La società emettitrice di buoni pasto Qui Group, prima società a capitale interamente italiano e seconda in assoluto, lancia una proposta specifica per la Grande Distribuzione: sostituire il buono pasto cartaceo con il buono pasto elettronico multifunzione, cioè una carta elettronica che “carica” non solo il buono pasto, ma anche una serie di servizi utili per i consumatori e per l’insegna distributrice. E inoltre per quelle insegne che aderiscono all’intero pacchetto offerto da Qui Group è previsto il blocco delle commissioni per un periodo di due anni (buon pasto cartaceo, buono pasto elettronico, programma fedeltà, risparmio sulle transazioni).

L’offerta – La proposta di Qui Group si differenzia da quelle avanzate nel corso delle recenti polemiche sulla “guerra dei buoni pasto”, ampiamente riprese dai media, perché punta sull’innovazione tecnologica e sul progressivo abbandono di uno strumento obsoleto come il buono pasto cartaceo, sottoposto a furti, contraffazioni, e comunque di difficile gestione anche amministrativa.
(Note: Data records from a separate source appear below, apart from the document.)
--- src/rv_loader_pkg.sv ---
`default_nettype none

package rv_loader_pkg;

    ////////////////////////////////////////
    // widths and defaults
    ////////////////////////////////////////

    // program memory word, one rv32 instruction
    localparam int DATA_WIDTH = 32;

    // 256 words unless the top level says otherwise
    localparam int ADDR_WIDTH_DEFAULT = 8;

    // clocks per uart bit
    localparam int CLKS_PER_BIT_DEFAULT = 16;

    ////////////////////////////////////////
    // state encodings
    ////////////////////////////////////////

    // uart receiver frame phases
    typedef enum logic [1:0] {
        UART_IDLE  = 2'd0,
        UART_START = 2'd1,
        UART_DATA  = 2'd2,
        UART_STOP  = 2'd3
    } uart_state_t;

    // loader, either waiting for prog or packing bytes
    typedef enum logic {
        LD_IDLE = 1'b0,
        LD_LOAD = 1'b1
    } loader_state_t;

endpackage

`default_nettype wire

--- src/prog_loader.sv ---
`timescale 1ns/100ps
`default_nettype none

module prog_loader #(
    parameter int ADDR_WIDTH = rv_loader_pkg::ADDR_WIDTH_DEFAULT
) (
    input  logic                                 clk,
    input  logic                                 reset,
    input  logic                                 prog,
    input  logic [7:0]                           rx_data,
    input  logic                                 rx_valid,
    output logic                                 mem_we,
    output logic [ADDR_WIDTH-1:0]                mem_waddr,
    output logic [rv_loader_pkg::DATA_WIDTH-1:0] mem_wdata,
    output logic [ADDR_WIDTH:0]                  words_loaded
);
    import rv_loader_pkg::*;

    logic          prog_q;
    logic          prog_rise;
    logic          prog_fall;
    logic          take_byte;
    logic          word_done;
    loader_state_t state;
    logic [1:0]    byte_count;
    // lower three lanes of the word in progress
    logic [23:0]   word_buf;

    assign prog_rise = prog & ~prog_q;
    assign prog_fall = ~prog & prog_q;
    // bytes only count while loading, never on the falling edge
    assign take_byte = (state == LD_LOAD) && rx_valid && !prog_fall;
    assign word_done = take_byte && (byte_count == 2'd3);

    ////////////////////////////////////////
    // state and counters
    ////////////////////////////////////////

    always_ff @(posedge clk)
    begin
        if (reset)
        begin
            prog_q       <= 1'b0;
            state        <= LD_IDLE;
            byte_count   <= '0;
            mem_we       <= 1'b0;
            mem_waddr    <= '0;
            words_loaded <= '0;
        end
        else
        begin
            prog_q <= prog;
            // write one clock after the fourth byte
            mem_we <= word_done;
            case (state)
                LD_IDLE:
                begin
                    if (prog_rise)
                    begin
                        state      <= LD_LOAD;
                        byte_count <= '0;
                    end
                end
                LD_LOAD:
                begin
                    // partial word dropped on prog low
                    if (prog_fall)
                    begin
                        state      <= LD_IDLE;
                        byte_count <= '0;
                    end
                    else if (take_byte)
                        byte_count <= byte_count + 2'd1;
                end
                default:
                    state <= LD_IDLE;
            endcase
            // new load starts at word 0
            if (prog_rise)
            begin
                mem_waddr    <= '0;
                words_loaded <= '0;
            end
            else if (mem_we)
            begin
                // address wraps, count saturates
                mem_waddr <= mem_waddr + 1'b1;
                if (words_loaded != '1)
                    words_loaded <= words_loaded + 1'b1;
            end
        end
    end

    ////////////////////////////////////////
    // word assembly, little endian
    ////////////////////////////////////////

    always_ff @(posedge clk)
    begin
        if (take_byte)
        begin
            case (byte_count)
                2'd0: word_buf[7:0]   <= rx_data;
                2'd1: word_buf[15:8]  <= rx_data;
                2'd2: word_buf[23:16] <= rx_data;
                2'd3: mem_wdata       <= {rx_data, word_buf};
            endcase
        end
    end

endmodule

`default_nettype wire

--- config.mk ---
export PLATFORM = sky130hd
export DESIGN_NAME = prog_loader
export DESIGN_NICKNAME = d
export VERILOG_FILES = /design/src/rv_loader_pkg.sv /design/src/prog_loader.sv
export SDC_FILE = /design/constraint.sdc
export NUM_CORES = 1
export LEC_CHECK = 0
export BUFFER_PORTS_ARGS = -buffer_cell sky130_fd_sc_hd__buf_2
export CORE_ASPECT_RATIO = 1.4
export CORE_UTILIZATION = 56
export CTS_CLUSTER_SIZE = 20
export DETAILED_ROUTE_END_ITERATION = 8
export GPL_TIMING_DRIVEN = 1
export PLACE_DENSITY = 0.86
export SLEW_MARGIN = 20
export SYNTH_ARGS = -nofsm -noshare
export SYNTH_HDL_FRONTEND = slang
export SYNTH_SLANG_ARGS = --single-unit
--- constraint.sdc ---
create_clock -name clk -period 5.65 [get_ports clk]
set_input_delay 1.13 -clock clk [delete_from_list [all_inputs] [get_ports clk]]
set_output_delay 1.13 -clock clk [all_outputs]
set_load 0.05 [all_outputs]
# Yosys cells after proc, flatten, opt, wreduce, memory -nomap -nowiden
# Cells that the tools add are included.
totals:
  ff_bits: 78
  inputBits: 12
  output_inout_bits: 50
  wordCells: 43
op_classes:
  n_addsub: 3
  eq_ne: 6
  n_mux: 7
  bitwise_logic: 5
  reduce_logical: 12
op_table:
  columns: ["cell", "n"]
  rows:
  - ["2-bit AND reduction", 6]
  - ["9-bit by 1-bit adder with 9-bit output (second input constant)", 1]
  - ["9-bit != test (second input constant)", 1]
  - ["8-bit by 1-bit adder with 8-bit output (second input constant)", 1]
  - ["2-bit two-way mux", 3]
  - ["2-bit == test (second input constant)", 2]
  - ["2-bit case mux with 2 select lines", 1]
  - ["1-bit logical AND", 3]
  - ["3-bit != test (second input constant)", 1]
  - ["1-bit NOT", 3]
  - ["2-bit by 1-bit adder with 2-bit output (second input constant)", 1]
  - ["1-bit AND", 2]
  - ["2-bit by 1-bit == test with 1-bit output (second input constant)", 1]
  - ["2-bit logical NOT", 1]
  - ["1-bit two-way mux", 2]
  - ["2-bit != test (second input constant)", 1]
  - ["1-bit case mux with 2 select lines", 1]
  - ["2-bit OR reduction", 1]
  - ["1-bit logical NOT", 1]

# Longest topological paths before layout
# Gate-level depths: netlist of run 1.
logic_depth:
  ltp_word: 7
  depth_mapped: 9
  mapped_depth_nobuf: 8

# Least setup slack after synthesis of run 1
# OpenSTA, ideal clock, no wires.
synth_timing:
  path_kind: "input port to flip-flop"
  start: "input prog"
  end: "register mem_wdata[0] (netlist name), enable pin"
  setup_time_ps: 393
  t_arrival_ps: 2195
  t_required_ps: 5257
  setup_slack_ps: 3062
  cell_stages: 3
  n_path_buf: 0
  path_cell_list: "nor2b_1 -> nor2_1 -> and2_1"
synth_via:
  elab_chain_len: 5
synth_lines:
  columns: ["item", "line_no", "rtl"]
  rows:
  - ["start, declared", "prog_loader.sv:9", "input logic prog,"]
  - ["1-bit NOT", "prog_loader.sv:30", "assign prog_fall = ~prog & prog_q;"]
  - ["1-bit AND", "prog_loader.sv:30", null]
  - ["1-bit logical NOT", "prog_loader.sv:32", "assign take_byte = (state == LD_LOAD) && rx_valid && !prog_fall;"]
  - ["1-bit logical AND", "prog_loader.sv:32", null]
  - ["2-bit AND reduction (no source line)", null, null]
  - ["end signal, assigned", "prog_loader.sv:106", "2'd3: mem_wdata <= {rx_data, word_buf};"]
  - ["end, declared", "prog_loader.sv:14", "output logic [rv_loader_pkg::DATA_WIDTH-1:0] mem_wdata,"]
# No other way between the ends.
# A chain may end at the register's enable or synchronous reset.

# Worst setup path in the final report of run 1
layout_timing:
  start: "register mem_we"
  end: "output mem_we"
layout_rtl:
  columns: ["item", "line_no", "rtl"]
  rows:
  - ["start, declared", "prog_loader.sv:12", "output logic mem_we,"]
  - ["start signal, assigned", "prog_loader.sv:54", "mem_we <= word_done;"]
# No word-level cell between the ends.

==> results.cfg, run 1 <==
[placed_design]
dpl.hpwl_um = 2600
port_buffers = 61
routabilityCongestion = 0.711
dp_slack_ns = 3.23
dpl_cell_area_um2 = 3060
dp_cells = 286

[finish]
multiInputGateArea_um2 = 539
stdcell_count = 302
area_delta_synth_final_pct = 21.2
diodes = 0
post-route-cell-area_um2 = 3270
num-nets-final = 254
regArea_um2 = 2120
drive_gt1_frac = 0.325
fill_cells = 300

[sta]
skew_ns = 0.00281
fin_crit_ns = 2.31
finalCritPeriodShare = 0.410
setup_viol = 0
slew_headroom = 0.580
hold_violations = 0
tns_ns = 0
maxSlewViolCount = 0
worstMarginPinSlew_ns = 0.630
fmax_mhz = 432
rsz0062_at_grt = no
worst_slack_ns = 3.34
whs_ns = 0.421

[synth]
syn-num-nets = 185
yosysMostFrequentCell = edfxtp_1
synth_cell_types = 28
synth_common_cells = edfxtp_1, dfxtp_1, nor2_1
ys_warn_count = 0
ys_seq_area_frac = 0.786
async_flop_share = 0
synth-compound-area-share = 0.0292
synth-seq-cells = 78
yosys.area_share.simple = 0.0913
syn-instance-count = 166
synth_area_um2 = 2700
synth_top_cell_area_share = 0.623
synth_xor_area_frac = 0.0357
avgSynthCellArea_um2 = 16.3
synth_top_family_by_area = simple AND/OR/NAND/NOR gates
synth.largest_area_cell = edfxtp_1
synthFlopType = edfxtp_1
synthAdderAreaFrac = 0.0324
synth_edf_count = 56
muxShareOfSynthArea = 0.0111
synthTopCellsByArea = edfxtp_1, dfxtp_1, ha_1

[global_routing]
grt_max_degree = 34
grt_pass1_wl_um = 6060
grt_pass1_vias = 1344
grt_overflow_total = 0
grt.total_usage = 0.170
antenna_found_initial = 0

[setup_path]
path_delay_family = flip-flops
rrSetupSlack_ns = 3.73
cp.required_ns = 4.52
endpoint_kind = output port
cp_num_cells = 1
critPathCapture = mem_we
crit_start = mem_we
cpMaxStageDelayCell = dfxtp_1
reg2reg_to = words_loaded[7]
startpoint_type = flip-flop
cp_num_buf_inv = 1
cp_max_fo = 8
crit_chain = buf_2
r2r_cells = 8
path_class = flip-flop to output port
r2r-start = words_loaded[0]
cpPeakStageDelay_ns = 0.51
arrival_ns = 1.18

[route]
drtAntennaViolNets = 0
totalWireLength_um = 3790
post-route-drc-count = 0
num_vias = 1477
drt-wirelength-per-cell_um = 12.5
drt-pass1-iter-count = 4
dr.first_iter.drc_count = 49
vias_per_cell = 4.89

[hold_path]
min_path_type = flip-flop to flip-flop

[clock_network]
post_cts_resized = 0
cts_buffer_depth = 2
cts.clk_slew.worst_paths_ns = 0.07
clock_latency_ns = 0.34
cts_max_level = 3
clock_sinks = 78
hold_buffers = 0
cts_setup_buffers = 0
cts_made_buffers = 9
cts_tree = yes
root_buffer = clkbuf_8

[floorplan]
initial_core_util = 0.591
fp.dieW_um = 60.7
ios = 62
core_um2 = 4570
die_h_um = 84.2
die-area_um2 = 5110
rows = 29

[run_status]
status = finished, final reports clean

[power]
ir_drop_mv = 0.204
power.density_nw_per_um2 = 324
p_leak_uw = 0.00128

[flow_run]
drv_cap = 0
[worst min path at each step]
stage	slack, ns	endpoint	startpoint	depth (start not counted)
after floorplan	0.40	mem_wdata[0]	word_buf[0]	0
after global placement	0.40	mem_wdata[2]	word_buf[2]	0
after detailed placement	0.40	mem_wdata[19]	word_buf[19]	0
after CTS	0.42	mem_wdata[4]	word_buf[4]	0
after global routing	0.43	mem_wdata[19]	word_buf[19]	0
final	0.42	mem_wdata[12]	word_buf[12]	0
[registers in the layout, summed over array words and instances (netlist names)]
register / count
word_buf: 24
prog_q: 1
mem_we: 1
mem_wdata: 32
byte_count: 2
mem_waddr: 8
state: 1
words_loaded: 9
[routing by layer]
| metal | GRT usage | vias up | routed length [um] | part of all wire |
|---|---|---|---|---|
| met3 | 0.0740 | 9 | 248 | 0.065 |
| met4 | 0.0930 | 0 | 95 | 0.025 |
| li1 | - | 734 | - | - |
| met1 | 0.202 | 676 | 1610 | 0.43 |
| met5 | 0 | - | 0 | 0 |
| met2 | 0.256 | 58 | 1830 | 0.48 |
[stage by stage]
step           total power, uW   util
2_1_floorplan              636      -
6_report                  1060  0.716
3_5_place_dp               645  0.669
3_3_place_gp               645  0.669
5_1_grt                   1100  0.716
4_1_cts                   1070  0.716
[logic make-up after synthesis]
group / after synthesis
buffers and inverters: 6
adders and majority gates: 7
DFF: 78
muxes: 3
xor gates and xnor gates: 11
and+or+nand+nor: 48
AOI/OAI and AO/OA: 13
[cell type report]
cell class	instances	share of cell area
sequential	78	0.649
inverter	2	0.00229
clock inverter	7	0.0272
clock buffer	9	0.0379
multi-input combinational	82	0.165
timing repair buffer	62	0.0956
tap	62	0.0237
[report_power, final]
| part | leakage (uW) | internal [uW] | switching (uW) | total, uW |
|---|---|---|---|---|
| clock | 0.000104 | 245 | 183 | 428 |
| combinational | 0.000495 | 5.68 | 10.6 | 16.3 |
| sequential | 0.000682 | 614 | 1.99 | 616 |
| total | 0.00128 | 865 | 195 | 1060 |
[placed cells by master, fill, tap and decap left out, types with 3 or more instances in the layout]
| cell | n |
|---|---|
| nor2_1 | 17 |
| buf_2 | 61 |
| mux2i_1 | 3 |
| o21ai_0 | 4 |
| dfxtp_1 | 22 |
| or3_1 | 3 |
| ha_1 | 7 |
| nand2_1 | 7 |
| a21oi_1 | 4 |
| clkbuf_8 | 9 |
| edfxtp_1 | 56 |
| and2_1 | 4 |
| xor2_1 | 9 |
| nor2b_1 | 3 |
| nand4_1 | 6 |
(Power assumes the default switching activity.)
==> run 2, diff against run 1 <==
--- a/config.mk
+++ b/config.mk
@@ -7,11 +7,11 @@
 export LEC_CHECK = 0
 export BUFFER_PORTS_ARGS = -buffer_cell sky130_fd_sc_hd__buf_2
 export CORE_ASPECT_RATIO = 1.4
-export CORE_UTILIZATION = 56
+export CORE_UTILIZATION = 47
 export CTS_CLUSTER_SIZE = 20
 export DETAILED_ROUTE_END_ITERATION = 8
 export GPL_TIMING_DRIVEN = 1
-export PLACE_DENSITY = 0.86
+export PLACE_DENSITY = 0.78
 export SLEW_MARGIN = 20
 export SYNTH_ARGS = -nofsm -noshare
 export SYNTH_HDL_FRONTEND = slang
==> constraint.sdc (replaced) <==
create_clock -name clk -period 1.9 [get_ports clk]
set_input_delay 0.38 -clock clk [delete_from_list [all_inputs] [get_ports clk]]
set_output_delay 0.38 -clock clk [all_outputs]
set_load 0.05 [all_outputs]
==> run 2 against run 1 <==
Clock skew grew 0.012 ns. Clock-buffer cell count rose by 1. Combinational power increased to 3.0 times the previous value. Critical path depth grew 8. First-iteration DRC count rose by 55%. Global-route usage about the same. Non-clock buffer count increased by 3. Setup slack lost 3.2 ns. Cell count grew 3.0%. Clock power grew to 3.2 times the previous value. Design area grew 1.9%. Critical path type is now flip-flop to flip-flop. Highest routed layer unchanged.
==> results.cfg, run 2 (synthesized netlist as in run 1, its figures left out) <==
[global_routing]
grt_max_degree = 28
grt_pass1_vias = 1508
grt_overflow_total = 0
grtUsageMet3 = 0.0585
grt_pass1_wl_um = 7270
grt.total_usage = 0.170
antenna_found_initial = 0
grtUsageMet2 = 0.281
busiest_layer = met2
grtUsageMet1 = 0.192

[floorplan]
core_um2 = 5530
die_h_um = 91.7
fp.dieW_um = 66.1
die-area_um2 = 6060
ios = 62
rows = 32
initial_core_util = 0.489

[placed_design]
dpl.hpwl_um = 3290
routabilityCongestion = 0.757
port_buffers = 61

[route]
drt-pass1-iter-count = 4
num_vias = 1546
totalWireLength_um = 4710
vias_per_cell = 4.97
dr.first_iter.drc_count = 76
drtAntennaViolNets = 0
post-route-drc-count = 0
drt-wirelength-per-cell_um = 15.1

[clock_network]
cts_max_level = 3
clock_latency_ns = 0.35
cts.clk_slew.worst_paths_ns = 0.08
cts_setup_buffers = 0
post_cts_resized = 0
cts_made_buffers = 9
hold_buffers = 0
cts_buffer_depth = 2
clock_sinks = 78
cts_tree = yes
root_buffer = clkbuf_8

[finish]
fill_cells = 438
diodes = 0
layout_commonest_cell = buf_2
largestRegisters = mem_wdata: 32 flops, word_buf: 24 flops, words_loaded: 9 flops
top_register = mem_wdata
final_cell_mix = buf_2, edfxtp_1, nor2_1, dfxtp_1
largest_reg_flops = 32
drive_gt1_frac = 0.366
area_delta_synth_final_pct = 23.4
num-nets-final = 257

[sta]
rsz0062_at_grt = no
slew_headroom = 0.572
skew_ns = 0.0153
finalCritPeriodShare = 0.929
fmax_mhz = 566
worstMarginPinSlew_ns = 0.643
fin_crit_ns = 1.77
tns_ns = 0
maxSlewViolCount = 0
hold_violations = 0
setup_viol = 0

[power]
ir_drop_mv = 0.456
power_frac_seq = 0.567
total_power_uw = 3230
clkPwrFrac = 0.418
switchingPower_uw = 635
p_comb_frac = 0.015
power.density_nw_per_um2 = 968
p_leak_uw = 0.00130
sw_frac_of_total = 0.197
p_int_uw = 2590

[setup_path]
endpoint_kind = flip-flop
arrival_ns = 1.97
path_class = flip-flop to flip-flop
r2r_cells = 9
startpoint_type = flip-flop
cp.required_ns = 2.11
cp_max_fo = 5

[hold_path]
hold_depth = 2
min_path_type = primary input to flip-flop

[run_status]
status = finished, final reports clean

[flow_run]
drv_cap = 0
## run 2: changes by cell type in the layout (fill, tap and decap cells not counted), sizes merged
| cell | previous run | this run |
|---|---|---|
| inv | 2 | 4 |
| clkinv | 4 | 1 |
| buf | 62 | 65 |
| clkbuf | 9 | 10 |
## run 2: path summary, 6_finish.rpt
check	from	end	slack (ns)
max	words_loaded[3]	words_loaded[2]	0.13
min	reset	state	0.24
max reg2reg	words_loaded[3]	words_loaded[2]	0.13
min reg2reg	word_buf[23]	mem_wdata[23]	0.42
## run 2: worst max-delay path: stages, from the launching register on
cell and delay, ns:
dfxtp_2 0.38, and3_1 0.18, nand2_1 0.09, nor2_1 0.13, ha_1 0.15, and2b_2 0.26
buf_4 0.17, nand2_1 0.07, xor2_1 0.15, nor2_1 0.05
## run 2: metrics by stage
stage | setup slack [ns] | hold WS [ns] | utilization | instances | cell area, um^2
floorplan | 0.0525 | 0.400 | - | 166 | 2710
CTS | 0.120 | 0.232 | 0.603 | 311 | 3330
finish | 0.134 | 0.237 | 0.603 | 311 | 3330
global route | 0.00734 | 0.238 | 0.603 | 311 | 3330
global placement | 0.199 | 0.400 | 0.563 | 295 | 3110
detailed placement | 0.133 | 0.405 | 0.563 | 295 | 3110
## run 2: layout make-up
cell class	count	area, um^2	share of cell area
flip-flops and latches	78	2130	0.639
multi-input cells	82	543	0.163
repair buffers	65	348	0.104
clock buffers	10	128	0.0383
clock inverters	6	93.8	0.0282
well taps	68	85.1	0.0255
inverters	2	7.51	0.00225
## run 2: power by group through the flow
stage	Clock, uW	Sequential (uW)	Combinational [uW]
after floorplan	0	1870	23.8
after global placement	0	1870	47.4
after detailed placement	0	1870	49.6
after CTS	1370	1830	50.7
after global routing	1440	1830	55.9
final	1350	1830	49.2
## run 2: routing by layer
| layer | up-vias | part of all wire |
|---|---|---|
| met1 | 727 | 0.39 |
| met4 | 0 | 0.027 |
| li1 | 744 | - |
| met5 | - | 0 |
| met3 | 13 | 0.068 |
| met2 | 62 | 0.52 |
==> run 3, diff against run 2 <==
--- a/config.mk
+++ b/config.mk
@@ -6,13 +6,13 @@
 export NUM_CORES = 1
 export LEC_CHECK = 0
 export BUFFER_PORTS_ARGS = -buffer_cell sky130_fd_sc_hd__buf_2
-export CORE_ASPECT_RATIO = 1.4
+export CORE_ASPECT_RATIO = 1.5
 export CORE_UTILIZATION = 47
 export CTS_CLUSTER_SIZE = 20
 export DETAILED_ROUTE_END_ITERATION = 8
 export GPL_TIMING_DRIVEN = 1
 export PLACE_DENSITY = 0.78
-export SLEW_MARGIN = 20
+export SLEW_MARGIN = 30
 export SYNTH_ARGS = -nofsm -noshare
 export SYNTH_HDL_FRONTEND = slang
 export SYNTH_SLANG_ARGS = --single-unit
==> run 3 against run 2 <==
Routed wire length shrank 13%. Clock-buffer cell count shrank 1. Clock skew decreased by 0.0066 ns. Total power decreased by 0.12%. Sequential cell count did not move. Utilization grew 0.21 points. Global-route usage shrank 1.7 points. Maximum frequency is 0.27% higher. Sequential share of layout area up 0.17 points. Die area is essentially flat. Critical path type unchanged. Critical endpoint is now words_loaded[7]. Largest cell class unchanged.
==> results.cfg, run 3 (synthesized netlist as in run 1, its figures left out) <==
[route]
drt-pass1-iter-count = 3
post-route-drc-count = 0
totalWireLength_um = 4090
vias_per_cell = 4.79
num_vias = 1493
drt-wirelength-per-cell_um = 13.1
dr.first_iter.drc_count = 44
drtAntennaViolNets = 0

[clock_network]
cts_max_level = 3
cts.clk_slew.worst_paths_ns = 0.08
post_cts_resized = 0
clock_sinks = 78
clock_latency_ns = 0.35
cts_made_buffers = 9
cts_setup_buffers = 0
root_buffer = clkbuf_8
hold_buffers = 0
cts_tree = yes
cts_buffer_depth = 2

[setup_path]
endpoint_kind = flip-flop
startpoint_type = flip-flop
arrival_ns = 2.03
path_class = flip-flop to flip-flop
cp_max_fo = 6
cp.required_ns = 2.17

[sta]
finalCritPeriodShare = 0.927
fmax_mhz = 568
rsz0062_at_grt = no
worstMarginPinSlew_ns = 0.650
hold_violations = 0
fin_crit_ns = 1.76
skew_ns = 0.00869
slew_headroom = 0.566
tns_ns = 0
maxSlewViolCount = 0
whs_ns = 0.231
setup_viol = 0
worst_slack_ns = 0.139

[placed_design]
dp_cells = 296
dpl.hpwl_um = 2890
routabilityCongestion = 0.758
port_buffers = 61
dp_slack_ns = 0.0866
dpl_cell_area_um2 = 3100

[floorplan]
core_um2 = 5490
rows = 33
die_h_um = 94.8
die-area_um2 = 6060
initial_core_util = 0.492
ios = 62
fp.dieW_um = 63.9

[finish]
num-nets-final = 256
post-route-cell-area_um2 = 3320
layout_commonest_cell = buf_2
stdcell_count = 312
final_cell_mix = buf_2, edfxtp_1, nor2_1, dfxtp_1
area_delta_synth_final_pct = 23.1
top_register = mem_wdata
largestRegisters = mem_wdata: 32 flops, word_buf: 24 flops, words_loaded: 9 flops
largest_reg_flops = 32
drive_gt1_frac = 0.360
diodes = 0

[global_routing]
grt_max_degree = 33
grt_pass1_wl_um = 6690
grt_pass1_vias = 1430
antenna_found_initial = 0
grt.total_usage = 0.153
grt_overflow_total = 0

[power]
power.density_nw_per_um2 = 970
p_leak_uw = 0.00130
ir_drop_mv = 0.504

[hold_path]
min_path_type = primary input to flip-flop

[run_status]
status = finished, final reports clean

[flow_run]
drv_cap = 0
run 3: cell count changes in the layout (fill, tap and decap cells not counted):
cell and change:
ha_1 +1, ha_2 -1, clkbuf_1 -1, clkinvlp_4 +1, clkinv_1 +1, clkinv_4 -1
buf_4 -1
run 3: routing by layer:
metal | wire [um] | up-vias | global-route usage
met4 | 114 | 0 | 0.0985
met2 | 2080 | 44 | 0.254
li1 | - | 743 | -
met5 | 0 | - | 0
met3 | 243 | 8 | 0.0495
met1 | 1660 | 698 | 0.169
run 3: worst paths after layout:
check,start,to,slack [ns],depth (start not counted)
hold reg to reg,word_buf[10],mem_wdata[10],0.42,0
hold / removal,reset,state,0.23,2
setup / recovery,words_loaded[0],words_loaded[7],0.14,8
setup reg to reg,words_loaded[0],words_loaded[7],0.14,8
I vantaggi – Il buono pasto elettronico multifunzione di Qui Group semplifica ed è leggibile tramite terminali POS multi applicazione di ultima generazione, fornisce ampie garanzie di sicurezza, risolve i problemi di furti, falsificazioni e scadenza e consente alle catene della Gdo di migliorare la gestione perché la fatturazione procede in automatico e viene accreditata in tempi notevolmente più brevi. Inoltre, col medesimo POS è possibile accettare tutte le carte di pagamento, riconoscere automaticamente i programmi di fidelizzazione o ricaricare i propri cellulari. Oltre a ciò, le insegne della Gdo potranno integrare questi servizi con la propria fidelity card, e usarla per vari servizi come la gestione del parcheggio, la gestione presenze del personale o altro ancora.

Un’idea di rilancio – “Per risolvere il problema dei buoni pasto sono state avanzate le proposte più disparate – ha dichiarato Gregorio Fogliani, presidente di Qui Group – dall’inserimento del loro valore in busta paga alla loro eliminazione pura e semplice. Noi crediamo invece sia possibile rilanciare il mercato dei buoni pasto con due misure: sottoscrivere accordi con le associazioni della Grande Distribuzione e degli esercenti per contenere e mantenere nel tempo il valore delle commissioni applicate dalle società emettitrici ed introdurre il buono pasto elettronico”.